With increasing numbers of higher bandwidth network applications enabling unprecedented capabilities, hospitals are being challenged to affordably offer their patients state-of-the-art care. DWDM-enabled optical networking is allowing New York-Presbyterian Hospital to do just that. We have achieved that rare combination of networking power and flexibility necessary to allow gradual, cost-effective adoption of new capabilities and services.

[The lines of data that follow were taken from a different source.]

## job 2684
==> flow/design.v <==
`timescale 1ns / 1ps
module FIFO(clk, rst, wr_en, rd_en, buf_in, buf_out, buf_empty, buf_full, fifo_counter);
input clk, rst, wr_en, rd_en;
input [7:0] buf_in;
output [7:0] buf_out;
output buf_empty, buf_full;
output [6:0] fifo_counter;
reg [7:0] buf_out;
reg buf_empty, buf_full;
reg [6:0] fifo_counter;
reg [5:0] rd_ptr, wr_ptr;
reg [7:0] buf_mem[63:0];
always@ (fifo_counter) begin
    buf_empty = (fifo_counter == 0);  
    buf_full = (fifo_counter == 64);  
end
always @(posedge clk or posedge rst) begin
    if( rst )  
        fifo_counter <= 0;
    else if((!buf_full && wr_en) && (!buf_empty && rd_en))  
        fifo_counter <= fifo_counter;
    else if (!buf_full && wr_en)  
        fifo_counter <= fifo_counter + 1;
    else if (!buf_empty && rd_en)  
        fifo_counter <= fifo_counter - 1;
    else  
        fifo_counter <= fifo_counter;
end
always @(posedge clk or posedge rst) begin
    if (rst)  
        buf_out <= 0;
    else begin
        if (rd_en && !buf_empty)
            buf_out <= buf_mem[rd_ptr];
        else  
            buf_out <= buf_out;
    end
end
always @(posedge clk) begin
    if (!buf_full && wr_en)
        buf_mem[wr_ptr] <= buf_in;
    else
        buf_mem[wr_ptr] <= buf_mem[wr_ptr];
end
always @(posedge clk or posedge rst) begin
    if(rst) begin
        wr_ptr <= 0;
        rd_ptr <= 0;
    end
    else begin
        if (!buf_full && wr_en)  
            wr_ptr <= wr_ptr + 1;
        else  
            wr_ptr <= wr_ptr;
        if (!buf_empty && rd_en)  
            rd_ptr <= rd_ptr + 1;
        else  
            rd_ptr <= rd_ptr;               
    end
end
endmodule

By 2001, New York-Presbyterian's network had begun to show the strain of significant growth. We began the process of building a network capable of cost-effectively supporting a variety of compelling, new applications, including:
- PACS, which would allow caregivers across multiple locations to digitally store, manipulate and share cardiology and radiology images;
- physiological monitoring, in which real-time telemetry data can be relayed from intensive-care units to a central location for constant analysis;
- Fibre channel disc mirroring, in which data is synchronously written to geographically dispersed data centers, ensuring business continuity in the event of failure at any site, and
- Voice over Internet Protocol (VoIP), providing business-grade voice service over flexible, cost-effective IP infrastructure.
- Additionally, we sought to connect to the NYSERNet New York City Dark Fiber Network, offering nearly unlimited metropolitan-area network (MAN) capacity at a fixed price. L.B.